Figure 5.

Mitochondrial function is disrupted in shawn mutants. A, shawn mutants, labeled with 50 nm TMRE for 15 min, display a more positive mitochondrial membrane potential. Scale bar, 10 μm. Insets in the TMRE channel represent merges of mito-GFP (green) and TMRE (magenta). B, TMRE labeling at presynaptic terminals was quantified using the D42–Gal4>mito–GFP signal as a mask. Although TMRE labeling in the muscles is clearly decreased, we focused here on the quantification of neuronal mitochondria. The number of animals analyzed is indicated in the bar graphs.

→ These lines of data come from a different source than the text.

===== config.mk =====
export PLATFORM = sky130hd
export DESIGN_NAME = seg7_scan_mux
export DESIGN_NICKNAME = d
export VERILOG_FILES = /design/src/rtl/seg7_pkg.sv /design/src/rtl/seg7_refresh_timer.sv /design/src/rtl/seg7_scan_mux.sv
export SDC_FILE = /design/constraint.sdc
export NUM_CORES = 1
export LEC_CHECK = 0
export BUFFER_PORTS_ARGS = -buffer_cell sky130_fd_sc_hd__clkbuf_2
export CAP_MARGIN = 20
export CELL_PAD_IN_SITES_DETAIL_PLACEMENT = 0
export CELL_PAD_IN_SITES_GLOBAL_PLACEMENT = 1
export CORE_MARGIN = 5
export CORE_UTILIZATION = 31
export CTS_BUF_LIST = sky130_fd_sc_hd__clkbuf_8
export CTS_CLUSTER_SIZE = 8
export DETAILED_ROUTE_END_ITERATION = 10
export PLACE_DENSITY_LB_ADDON = 0.1
export SLEW_MARGIN = 20
export SYNTH_ARGS = -nofsm -noshare
export SYNTH_HDL_FRONTEND = slang
export SYNTH_HIERARCHICAL = 1
export SYNTH_SLANG_ARGS = --single-unit
export TNS_END_PERCENT = 20

===== constraint.sdc =====
create_clock -name clk -period 2.6 [get_ports clk]
set_input_delay 0.13 -clock clk [delete_from_list [all_inputs] [get_ports clk]]
set_output_delay 0.13 -clock clk [all_outputs]
set_load 0.005 [all_outputs]

===== src/rtl/seg7_pkg.sv =====
// Shared 7-segment definitions for the display stages.
// Segment patterns are active-low, bit order {g,f,e,d,c,b,a}.
package seg7_pkg;

    typedef logic [6:0] seg_t;

    localparam seg_t SEG_BLANK = 7'h7F;      // all segments off
    localparam seg_t SEG_ZERO  = 7'b1000000; // glyph "0"

    // True when a pattern is the zero glyph, used for zero suppression.
    function automatic logic is_zero_glyph(input seg_t pattern);
        return pattern == SEG_ZERO;
    endfunction

endpackage


===== src/rtl/seg7_refresh_timer.sv =====
// Refresh timebase for multiplexed displays: a prescaler that splits time
// into digit slots, a slot counter, and a strobe marking the first cycle of
// every frame (cnt==0 in slot 0). Disabling the timer parks it at frame start,
// so re-enabling always begins a fresh frame.
module seg7_refresh_timer #(
    parameter int DIGITS      = 4,
    parameter int REFRESH_DIV = 50000
) (
    input  logic                          clk,
    input  logic                          rst,
    input  logic                          en,
    output logic [$clog2(REFRESH_DIV)-1:0] cnt,
    output logic [$clog2(DIGITS)-1:0]      slot,
    output logic                          load
);

    localparam int CNT_W  = $clog2(REFRESH_DIV);
    localparam int SLOT_W = $clog2(DIGITS);

    localparam logic [CNT_W-1:0]  CNT_LAST  = CNT_W'(REFRESH_DIV - 1);
    localparam logic [SLOT_W-1:0] SLOT_LAST = SLOT_W'(DIGITS - 1);

    // Prescaler and slot counter; both held at zero while disabled.
    // NOTE: sequential state uses non-blocking assignments so every register
    // samples pre-edge values, independent of statement order.
    always_ff @(posedge clk or negedge rst) begin
        if (!rst) begin
            cnt  <= '0;
            slot <= '0;
        end else if (!en) begin
            cnt  <= '0;
            slot <= '0;
        end else if (cnt == CNT_LAST) begin
            cnt  <= '0;
            slot <= (slot == SLOT_LAST) ? '0 : slot + 1'b1;
        end else begin
            cnt <= cnt + 1'b1;
        end
    end

    // Frame-start strobe: first cycle of slot 0 while running.
    assign load = en && (cnt == '0) && (slot == '0);

endmodule


===== src/rtl/seg7_scan_mux.sv =====
// Time-multiplexed driver for a common-anode 7-segment display.
// Captures all digit patterns once per frame so a digit never tears mid-scan,
// blanks each slot briefly to avoid ghosting, optionally hides zero digits,
// and can blink the whole display. Outputs are registered (one cycle latency).
module seg7_scan_mux
    import seg7_pkg::*;
#(
    parameter int DIGITS       = 4,
    parameter int REFRESH_DIV  = 50000,
    parameter int BLANK_CYC    = 16,
    parameter int BLINK_FRAMES = 64
) (
    input  logic                  clk,
    input  logic                  rst,
    input  logic                  en,
    input  logic                  blink,
    input  logic [DIGITS-1:0]     lzb_mask,
    input  logic [7*DIGITS-1:0]   seg_in,
    output logic [6:0]            seg_out,
    output logic [DIGITS-1:0]     an,
    output logic                  frame_tick
);

    localparam int CNT_W  = $clog2(REFRESH_DIV);
    localparam int SLOT_W = $clog2(DIGITS);
    localparam int FR_W   = (BLINK_FRAMES > 1) ? $clog2(BLINK_FRAMES) : 1;

    localparam logic [CNT_W-1:0] BLANK_LIM = CNT_W'(BLANK_CYC);
    localparam logic [FR_W-1:0]  FR_LAST   = FR_W'(BLINK_FRAMES - 1);

    logic [CNT_W-1:0]    cnt;
    logic [SLOT_W-1:0]   slot;
    logic                load;

    logic [7*DIGITS-1:0] snap;
    logic [FR_W-1:0]     frame_cnt;
    logic                phase;

    seg_t                cur_seg;
    logic                dark;
    logic [DIGITS-1:0]   an_next;
    seg_t                seg_next;

    seg7_refresh_timer #(
        .DIGITS      (DIGITS),
        .REFRESH_DIV (REFRESH_DIV)
    ) u_timer (
        .clk  (clk),
        .rst  (rst),
        .en   (en),
        .cnt  (cnt),
        .slot (slot),
        .load (load)
    );

    // Frame snapshot of all digit patterns plus the frame-start pulse.
    // NOTE: the snapshot is reset (to all segments off) because the display
    // reads it directly; an unreset pattern store would show garbage glyphs.
    always_ff @(posedge clk or negedge rst) begin
        if (!rst) begin
            snap       <= '1;
            frame_tick <= 1'b0;
        end else begin
            frame_tick <= load;
            if (load) begin
                snap <= seg_in;
            end
        end
    end

    // Blink timebase: counts frames while blinking, toggling phase each
    // BLINK_FRAMES frames; parked at the lit half whenever blink or en is low.
    always_ff @(posedge clk or negedge rst) begin
        if (!rst) begin
            frame_cnt <= '0;
            phase     <= 1'b0;
        end else if (!en || !blink) begin
            frame_cnt <= '0;
            phase     <= 1'b0;
        end else if (load) begin
            if (frame_cnt == FR_LAST) begin
                frame_cnt <= '0;
                phase     <= ~phase;
            end else begin
                frame_cnt <= frame_cnt + 1'b1;
            end
        end
    end

    // Next digit enable / segment value for the current slot.
    // NOTE: every output gets a default before the conditional update, so no
    // path leaves a value unassigned and no latch is inferred.
    always_comb begin
        an_next  = '1;
        seg_next = SEG_BLANK;
        cur_seg  = snap[7*int'(slot) +: 7];
        dark     = !en
                || (cnt < BLANK_LIM)
                || phase
                || (lzb_mask[slot] && is_zero_glyph(cur_seg));
        if (!dark) begin
            an_next[slot] = 1'b0;
            seg_next      = cur_seg;
        end
    end

    // Registered display outputs; reset drives the display dark immediately.
    always_ff @(posedge clk or negedge rst) begin
        if (!rst) begin
            an      <= '1;
            seg_out <= SEG_BLANK;
        end else begin
            an      <= an_next;
            seg_out <= seg_next;
        end
    end

endmodule


==> results_dict.tcl <==
set metrics [dict create \
    core_area_um2 9820 \
    rows 36 \
    ys_ff_latch 65 \
    dr.first_iter.drc_count 42 \
    root_buffer "clkbuf_8" \
    seqPwrFrac_pct 52.0 \
    ant_nets 0 \
    synthTopCellsByArea "dfstp_2 33%, dfrtp_1 21%, mux2_2 10%, mux4_1 5.0%, xnor2_1 3.3%" \
    die_area_um2 12200 \
    power_density_nw_per_um2 644 \
    cts_tree "yes" \
    fin_area_um2 3750 \
    dpl_cell_area_um2 3550 \
    hpwl_um 4750 \
    cts_sinks 65 \
    grt_use_total_pct 11.7 \
    gp_congestion 0.698 \
    num_vias 2151 \
    comb_power_share_pct 13.3 \
    syn-num-nets 292 \
    maxCapViolations 0 \
    final_cell_mix "47 x clkbuf_2, 39 x dfstp_2, 28 x mux2_2, 26 x dfrtp_1, 22 x nor2_1" \
    die_h_um 111 \
    die_w_um 111 \
    io_pins 48 \
    n_fill_cell 1017 \
    yosysTopAreaCellShare_pct 32.6 \
    seq_area_frac_synth_pct 53.3 \
    cts_resized 0 \
    start_util_pct 32.0 \
    cts_hold_buf 1 \
    multiInputGateArea_um2 1350 \
    h-tree-depth 3 \
    power_leakage_nw 1.53 \
    vdd_ir_drop_max_mv 0.265 \
    clock.fmax_mhz 439 \
    area_delta_synth_final_pct 19.6 \
    final_common_cell "clkbuf_2" \
    synth_area_leader_cell "dfstp_2" \
    hold_class "input port to flip-flop" \
    routed_via_density 4.84 \
    finalSetupTns_ns 0 \
    slew_viol_final 0 \
    post-route-min-period_ns 2.28 \
    maxSlewHeadroom_pct 62.9 \
    ff_latch_area_um2 1680 \
    p_int_mw 1.83 \
    drt_wl_total_um 6780 \
    post-cts-setup-buffer-count 0 \
    cp_max_fo 10 \
    grt_pass1_vias 2228 \
    final_util_pct 38.2 \
    finalNetCount 347 \
    drc_errors 0 \
    synth_area_um2 3140 \
    grt_pass1_wl_um 11600 \
    antenna_cells 0 \
    insertion_delay_ns 0.34 \
    synth.distinct_cells 41 \
    finalHoldViolCount 0 \
    grt_remaining_overflow 0 \
    ys.warnings.count 6 \
    numCtsBuffers 9 \
    rsz0062_at_grt "no" \
    swShare_pct 24.2 \
    tightest_slew_ns 0.557 \
    syn_inst 251 \
    clock_skew_ns 0.0137 \
    outcome "completed" \
    critPathLaunchType "flip-flop" \
    path_class "flip-flop to flip-flop" \
    setup_viol 0 \
    arrival_ns 2.51 \
    layout-drive-gt1-share_pct 46.9 \
    dr.pass1.iters 4 \
    pwr-share-clk_pct 34.7 \
    portBuffers 47 \
    grt_max_degree 66 \
    cts_buffer_depth 2 \
    clkTransAtPathRegs_ns 0.08 \
    grt_antenna_before_repair 0 \
    switching_power_mw 0.586 \
    wl_per_cell_um 15.3 \
    avgSynthCellArea_um2 12.5 \
    period_share_pct 87.6 \
    end_kind "flip-flop" \
    cp.required_ns 2.83 \
]
## layout make-up
cell class / instances / share of cell area (%)
Sequential cell: 65 / 44.6
Tap cell: 133 / 4.43
Multi-Input combinational cell: 159 / 36.0
Inverter: 16 / 1.60
Timing Repair Buffer: 55 / 8.26
Clock inverter: 6 / 1.40
Clock buffer: 10 / 3.67
## sequential cells by signal (all words and copies together), names as in the netlist
register / cells
phase: 1
u_timer/slot: 2
u_timer/cnt: 16
an: 4
frame_cnt: 6
frame_tick: 1
snap: 28
seg_out: 7
## power by group through the flow
stage          Clock [mW]  Combinational [mW]  Sequential (mW)
2_1_floorplan           0               0.234             1.25
3_3_place_gp            0               0.321             1.28
3_5_place_dp            0               0.326             1.28
4_1_cts             0.880               0.329             1.26
5_1_grt             0.909               0.361             1.27
6_report            0.840               0.322             1.26
## path summary, 6_finish.rpt
kind / startpoint / end / slack (ns) / depth (start not counted)
hold / removal: seg_in[21] / snap[21] / 0.02 / 2
min in group asynchronous: rst / u_timer/slot[0] / 0.35 / 3
setup / recovery: u_timer/slot[0] / an[2] / 0.32 / 3
setup reg to reg: u_timer/slot[0] / an[2] / 0.32 / 3
max in group asynchronous: rst / snap[11] / 1.92 / 3
hold reg to reg: frame_cnt[5] / frame_cnt[5] / 0.50 / 1
## Yosys cell counts
cell / count
a21boi_1: 1
a21oi_1: 3
a311oi_1: 3
a41oi_1: 1
and2_1: 2
and2b_1: 1
and3_1: 1
buf_1: 1
buf_2: 1
buf_6: 2
clkbuf_1: 7
dfrtp_1: 26
dfstp_2: 39
ha_1: 5
inv_1: 16
mux2_2: 28
mux2i_1: 2
mux4_1: 6
mux4_2: 2
nand2_1: 9
nand2b_1: 3
nand3_1: 7
nand3_2: 1
nand4_1: 6
nor2_1: 22
nor2b_1: 2
nor3_1: 6
nor4_1: 9
nor4b_1: 1
o21ai_0: 4
o21ai_2: 1
o22ai_1: 1
o311ai_1: 7
o311ai_2: 3
or2_2: 1
or3_1: 1
or3_4: 1
or4_1: 2
or4b_4: 1
xnor2_1: 12
xor2_1: 4
## metrics by stage
step	power, mW	hold slack [ns]	std cells	setup WS, ns
2_1_floorplan	1.48	-0.166	251	0.407
3_3_place_gp	1.60	0.188	427	0.395
3_5_place_dp	1.60	0.185	427	0.310
4_1_cts	2.47	0.00501	444	0.287
5_1_grt	2.54	0.00899	444	0.149
6_report	2.42	0.0242	444	0.322
## critical path, stage by stage (launching register included)
cell	delay [ns]
dfrtp_1	0.56
mux4_1	0.63
or4b_4	0.64
o311ai_1	0.35
## cells by family after synthesis
| kind of cell | count (synthesis) | share of synthesized area [%] |
|---|---|---|
| compound gates | 24 | 6.45 |
| xor+xnor | 16 | 4.46 |
| fa+ha+maj | 5 | 1.99 |
| buf+inv | 27 | 3.74 |
| flops | 65 | 53.3 |
| mux | 38 | 17.1 |
| simple gates | 76 | 12.9 |
## per-layer routing
metal / GRT usage (%) / part of all wire [%] / up-vias
li1: - / - / 1024
met1: 15.3 / 46 / 1073
met2: 18.4 / 48 / 47
met3: 4.31 / 4.9 / 7
met4: 3.20 / 1.1 / 0
met5: 0 / 0 / -
Power figures use the tool's default switching activity.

On average, two NMJs per animal were analyzed. ns, Not significant; *p < 0.05; **p < 0.01; F_(5,100) = 5.296, ANOVA (p = 0.0002). C, Mitochondrial redox status in shawn mutants is increased. Ratio quantification of the oxidized/reduced MTSroGFP2 signal for control, mutant, rescue, DTT (gray), and H₂O₂ (gray) samples. The number of animals analyzed is indicated in the bar graphs. On average, four NMJs per animal were analyzed. ns, Not significant; ***p < 0.001, F_(6,30) = 16.25, ANOVA (p < 0.0001). Dotted lines represent the working range as defined by H₂O₂ (upper limit) and DTT (lower limit) treatment. D, Overview of ratiometric images of MTSroGFP2 at larval NMJs. Color bar of the ratio: blue indicates low oxidized/reduced ratio, red indicates high oxidized/reduced ratio; arrowheads highlight the increased oxidized/reduced ratio in shawn mutants. Scale bar, 5 μm.